Prof Nyong’o is likely to move to the new Seme constituency, away from his seasoned rivals such as Ochoro Ayoki. The new boundaries have also given former ministers Musikari Kombo and Mukhisa Kituyi a political lifeline.
Mr Kombo now moves to the new Bokoli constituency largely inhabited by the Bukusu sub-tribe of the Luhya community, away from his long-standing opponent, Alfred Sambu, who remains in Webuye constituency, largely occupied by his Tachoni sub-tribe.
Dr Kituyi moves to the newly- created Tongaren constituency away from current MP Dr Eseli Simiyu who remains in Kimilili.
In Busia, the creation of Matayos constituency from the larger Nambale is perceived as having resolved a potentially bruising contest pitting current MP Chris Okemo against Attorney-General Amos Wako should he choose to join politics in 2012. Mr Wako comes from Matayos while Mr Okemo remains in Nambale.
Another beneficiary of the split is Foreign Affairs assistant minister Richard Onyonka whose Kitutu Chache has been split into Mosocho and Marani constituencies.
The move will see Mr Onyonka opting for his Mosocho home constituency while former MP Jimmy Angwenyi is likely to lock horns with former PS James Ongwae in Marani.
The rivalry between former MPs Nyarangi Moturi and Geoffrey Masanya may also become a thing of the past if the splitting of the former North Mugirango/Borabu into North Mugirango and Borabu constituencies is anything to go by.
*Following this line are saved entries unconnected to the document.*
==> src/rtl/db_event_arb.sv <==
// Debounces NCH switch inputs against one shared tick prescaler and arbitrates the
// resulting press/release events round-robin onto one valid/ready port. Optional macro: DB_SYNC_EN.
module db_event_arb #(
    parameter int NCH    = 4,
    parameter int TICK_W = 19,
    parameter int CH_W   = $clog2(NCH)
) (
    input  logic            clk,
    input  logic            rst,
    input  logic [NCH-1:0]  sw,
    output logic [NCH-1:0]  db,
    output logic            evt_valid,
    input  logic            evt_ready,
    output logic [CH_W-1:0] evt_ch,
    output logic            evt_press,
    output logic            lost
);

    localparam logic [1:0]      CNT_IDLE  = 2'd0;
    localparam logic [1:0]      CNT_FIRST = 2'd1;
    localparam logic [1:0]      CNT_LAST  = 2'd3;
    localparam logic [CH_W:0]   NCH_EXT   = (CH_W+1)'(NCH);
    localparam logic [CH_W-1:0] CH_LAST   = CH_W'(NCH-1);

    logic [TICK_W-1:0] q;
    logic              tick;
    logic [NCH-1:0]    s;
    logic [1:0]        cnt [NCH];
    logic [NCH-1:0]    raise;
    logic [NCH-1:0]    pend;
    logic [NCH-1:0]    kind;
    logic [CH_W-1:0]   rr;
    logic [CH_W-1:0]   sel;
    logic              found;
    logic              load;
    logic [CH_W:0]     idx;

`ifdef DB_SYNC_EN
    logic [NCH-1:0] sync1;
    logic [NCH-1:0] sync2;

    always_ff @(posedge clk) begin
        if (rst) begin
            sync1 <= '0;
            sync2 <= '0;
        end else begin
            sync1 <= sw;
            sync2 <= sync1;
        end
    end

    assign s = sync2;
`else
    assign s = sw;
`endif

    assign tick = &q;

    always_ff @(posedge clk) begin
        if (rst) q <= '0;
        else     q <= q + 1'b1;
    end

    // A channel raises an event on the third accepted tick while still differing.
    always_comb begin
        raise = '0;
        for (int i = 0; i < NCH; i++) begin
            raise[i] = (cnt[i] == CNT_LAST) && (s[i] != db[i]) && tick;
        end
    end

    always_ff @(posedge clk) begin
        if (rst) begin
            db <= '0;
            for (int i = 0; i < NCH; i++) cnt[i] <= CNT_IDLE;
        end else begin
            for (int i = 0; i < NCH; i++) begin
                if (cnt[i] == CNT_IDLE) begin
                    if (s[i] != db[i]) cnt[i] <= CNT_FIRST;
                end else if (s[i] == db[i]) begin
                    cnt[i] <= CNT_IDLE;
                end else if (tick) begin
                    if (cnt[i] == CNT_LAST) begin
                        db[i]  <= ~db[i];
                        cnt[i] <= CNT_IDLE;
                    end else begin
                        cnt[i] <= cnt[i] + 2'd1;
                    end
                end
            end
        end
    end

    // First pending channel at or after rr, wrapping modulo NCH.
    always_comb begin
        sel   = '0;
        found = 1'b0;
        idx   = '0;
        for (int k = 0; k < NCH; k++) begin
            idx = {1'b0, rr} + (CH_W+1)'(k);
            if (idx >= NCH_EXT) idx = idx - NCH_EXT;
            if (!found && pend[idx[CH_W-1:0]]) begin
                found = 1'b1;
                sel   = idx[CH_W-1:0];
            end
        end
    end

    assign load = (!evt_valid || evt_ready) && (|pend);

    // A raise landing on the channel being loaded keeps it pending with the new kind.
    always_ff @(posedge clk) begin
        if (rst) begin
            pend <= '0;
            kind <= '0;
            lost <= 1'b0;
        end else begin
            for (int i = 0; i < NCH; i++) begin
                if (raise[i]) begin
                    pend[i] <= 1'b1;
                    kind[i] <= ~db[i];
                    if (pend[i] && !(load && sel == CH_W'(i))) lost <= 1'b1;
                end else if (load && sel == CH_W'(i)) begin
                    pend[i] <= 1'b0;
                end
            end
        end
    end

    // evt_valid/evt_ch/evt_press follow valid/ready: the payload holds while valid && !ready,
    // and a transfer happens on any edge where valid && ready.
    always_ff @(posedge clk) begin
        if (rst) begin
            evt_valid <= 1'b0;
            evt_ch    <= '0;
            evt_press <= 1'b0;
            rr        <= '0;
        end else if (load) begin
            evt_valid <= 1'b1;
            evt_ch    <= sel;
            evt_press <= kind[sel];
            rr        <= (sel == CH_LAST) ? '0 : sel + 1'b1;
        end else if (evt_valid && evt_ready) begin
            evt_valid <= 1'b0;
        end
    end

endmodule

==> config.mk <==
export PLATFORM = sky130hd
export DESIGN_NAME = db_event_arb
export DESIGN_NICKNAME = d
export VERILOG_FILES = /design/src/rtl/db_event_arb.sv
export SDC_FILE = /design/constraint.sdc
export NUM_CORES = 1
export LEC_CHECK = 0
export CORE_UTILIZATION = 45
export CTS_CLUSTER_DIAMETER = 120
export DETAILED_ROUTE_END_ITERATION = 6
export DONT_BUFFER_PORTS = 1
export SLEW_MARGIN = 5
export SYNTH_ARGS = -nofsm -noshare
export SYNTH_HDL_FRONTEND = slang
export SYNTH_SLANG_ARGS = --single-unit
==> constraint.sdc <==
create_clock -name clk -period 5.9 [get_ports clk]
set_input_delay 1.18 -clock clk [delete_from_list [all_inputs] [get_ports clk]]
set_output_delay 1.18 -clock clk [all_outputs]
set_load 0.005 [all_outputs]
==> flow_summary.ini <==
[min_path]
hold_path.class = flip-flop to flip-flop
hp-start = q[0]
hold-path-cell-count = 1

[grt]
grt_pass1_wl_um = 7460
grt.overflow.total = 0
grt_start_max_net_pins = 53
grtUsageTotal_pct = 16.1
grt_antenna_before_repair = 0
first_global_vias = 1693

[worst_setup_path]
cp-start-kind = flip-flop
timing.rr.start = rr[1]
critical_path_required_ns = 6.10
crit_start = rr[1]
crit_path_end = lost
critical_path_class = flip-flop to flip-flop
crit-reg2reg-capture = lost
worst-path-max-fanout = 6
rrSetupSlack_ns = 3.64
r2r_cells = 8
arrival_ns = 2.46
crit_path_end_kind = flip-flop

[clock_network]
cts_setup_buffers = 0
cts.repair.resized = 0
clk_pin_slew_ns = 0.09
clk_latency_ns = 0.30
cts.sinks = 46
htreeDepth = 2
tritoncts = done
postCtsHoldBufs = 0
root_buffer = clkbuf_8
cts_buffer_depth = 2
numCtsBuffers = 5

[sta]
setup_tns_ns = 0
fin_skew_ns = 0.00459
finalHoldViolCount = 0
drv_slew = 0
finalCriticalPeriod_ns = 2.26
tightest_slew_ns = 0.667
max_slew_margin_pct = 55.6
setup_viol = 0
min_period_over_period_pct = 38.2
timing.hold.ws_ns = 0.439
rsz0062_at_grt = false
clock.fmax_mhz = 443

[synth]
synth_top_area_share_pct = 30.5
yosysSeqAreaShare_pct = 40.1
netlist_instances = 280
synth_edf_count = 8
async_flop_share_pct = 0
syn_area_per_cell_um2 = 8.91
synthFlopType = dfxtp_1
yosysMostFrequentCell = dfxtp_1
syn_nets = 300
synthTopCellsByArea = dfxtp_1 (30%), edfxtp_1 (9.6%), ha_1 (6.5%), xnor2_1 (5.3%), nor2_1 (4.8%)
syn_area_um2 = 2490
synth_warnings = 0
synthTopCellsByCount = dfxtp_1 (38), nor2_1 (32), inv_1 (28)
post-synth-top-area-cell = dfxtp_1
synth-seq-cells = 46
ys_types = 39

[detailed_routing]
totalWireLength_um = 4330
ant_nets = 0
drt_iter0_markers = 71
vias = 1759
wl_per_cell_um = 12.5
drcViolationCount = 0
viasPerCell = 5.07
drt_first_pass_iters = 4

[cells_and_area]
final_cell_area_um2 = 2620
nNetsFinal = 296
postLayoutCoreUtil_pct = 50.0
layout-drive-gt1-share_pct = 7.22
nFillCells = 514
diodes = 0
syn2layout_area_growth_pct = 4.96

[power_and_ir_drop]
p_clk_share_pct = 36.4
p_leak_uw = 0.000976
switchingPower_uw = 141
p_comb_share_pct = 7.7
power_density_nw_per_um2 = 228
p_sw_share_pct = 23.6
p_seq_share_pct = 55.9
power.internal_uw = 457
ir_drop_v = 0.000118

[floorplan]
start_util_pct = 47.6
dieWidth_um = 76.5
fp-row-count = 26
ios = 16
dieArea_um2 = 5850
core_region_area_um2 = 5240
fp.dieH_um = 76.5

[placement]
place_congestion = 0.745
place_area_um2 = 2520
dp_hpwl_um = 2970
io_buffers = 0

[run]
maxCapViolCount = 0

[status]
status = finished, final reports clean
==> state kept, by name (all words and copies together), names as in the netlist <==
signal     cells
q             19
kind           4
cnt            8
lost           1
pend           4
rr             2
evt_press      1
db             4
evt_valid      1
evt_ch         2
==> per-stage QoR <==
stage / setup slack [ns] / instances / power (µW)
after floorplan: 3.67 / 280 / 384
after global placement: 3.62 / 339 / 387
after detailed placement: 3.66 / 339 / 388
after CTS: 3.64 / 347 / 606
after global routing: 3.44 / 347 / 627
final: 3.64 / 347 / 598
==> placed cells by master (no fill, tap or decap), types with 2 or more instances in the layout <==
cell type / synthesis / routed
clkbuf_8: 0 / 5
clkbuf_1: 7 / 2
xor2_1: 7 / 7
nor4_1: 2 / 2
or3_1: 5 / 5
nor3_1: 9 / 9
nor4_2: 4 / 4
o21ai_0: 9 / 9
a21o_1: 7 / 7
dfxtp_1: 38 / 38
nand3_1: 16 / 16
inv_1: 28 / 28
nand3b_1: 2 / 2
nand2_1: 18 / 18
a21oi_1: 19 / 19
ha_1: 13 / 13
nor4_4: 2 / 2
nand3_2: 2 / 2
nor2b_1: 5 / 5
and3_1: 2 / 2
and2_1: 2 / 2
mux2i_1: 8 / 8
or2_2: 2 / 2
nor2_1: 32 / 32
o22ai_1: 2 / 2
xnor2_1: 15 / 15
mux2_1: 2 / 2
edfxtp_1: 8 / 8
Mr Moturi now finds himself in Borabu while Masanya remains in North Mugirango.
Besides the politicians, the new list of boundaries has been welcomed by some marginalised communities which have complained of domination by certain groups, as well as residents of violence-prone areas, especially parts of Rift Valley.
Division of constituencies appears to have been deliberately aimed at separation of communities with a history of conflict. In addition to population and land mass, the Ligale team seems to have considered clan rivalry, political competition and grievances revolving around marginalisation in mapping out the new units.
For instance, the Rabai, a Mijikenda sub-group which has been fighting dominance of the Giriama, got the new Rabai constituency.
In Trans Nzoia, the Sabaot community, who have always wanted their own constituency, will find solace in the formation of Endebess after the split of Kwanza.
In Luo Nyanza, the splitting of the former Rongo constituency has effectively put to an end the rivalry between Cabinet minister Dalmas Otieno and his nemesis Ochillo Ayacko. Dalmas remains in Rongo while Ayacko moves to Awendo.
“Mr Ligale could not have satisfied everybody given that he had only 80 extra constituencies to create. Kenyans must accept that the revision of boundaries is a dynamic exercise and, with time, the injustices being pointed out today will correct themselves, so let us learn to accept things as they are,” the former MP said.
In some cases, new units separated possible opponents. The creation of Laikipia North from Laikipia East, for instance, separates MP Mwangi Kiunjuri and former Speaker Francis ole Kaparo.
Laikipia East is dominated by members of Mr Kiunjuri’s Kikuyu community while the north is inhabited by pastoralists who identify more with Mr Kaparo, a Samburu.
And nominated MP Maison Leshoomo will easily call the shots in the new Samburu North constituency which has been carved out of rival Simeon Lesrima’s Samburu West.
The division of constituencies has also fenced off communities which have been at war with each other, especially in the run-up to elections.
For instance, the division of the conflict-prone Kuresoi into the North and South effectively separates the Kalenjin and Kikuyu communities.
With the division, the Kalenjin will dominate the South while the Kikuyu and Abagusii will be the majority in the North. Here the key beneficiary is current MP Zakayo Cheruiyot who will probably seek re-election in the Kalenjin-dominated South.
Mr Ligale’s team also appeared keen to stem violence in Kipkelion which split into East and West as well as in Nakuru Town where he created Nakuru Town West constituency.
Kipkelion East is dominated by the Kikuyu while the West is largely populated by the Kalenjin. The same applies to Nakuru Town.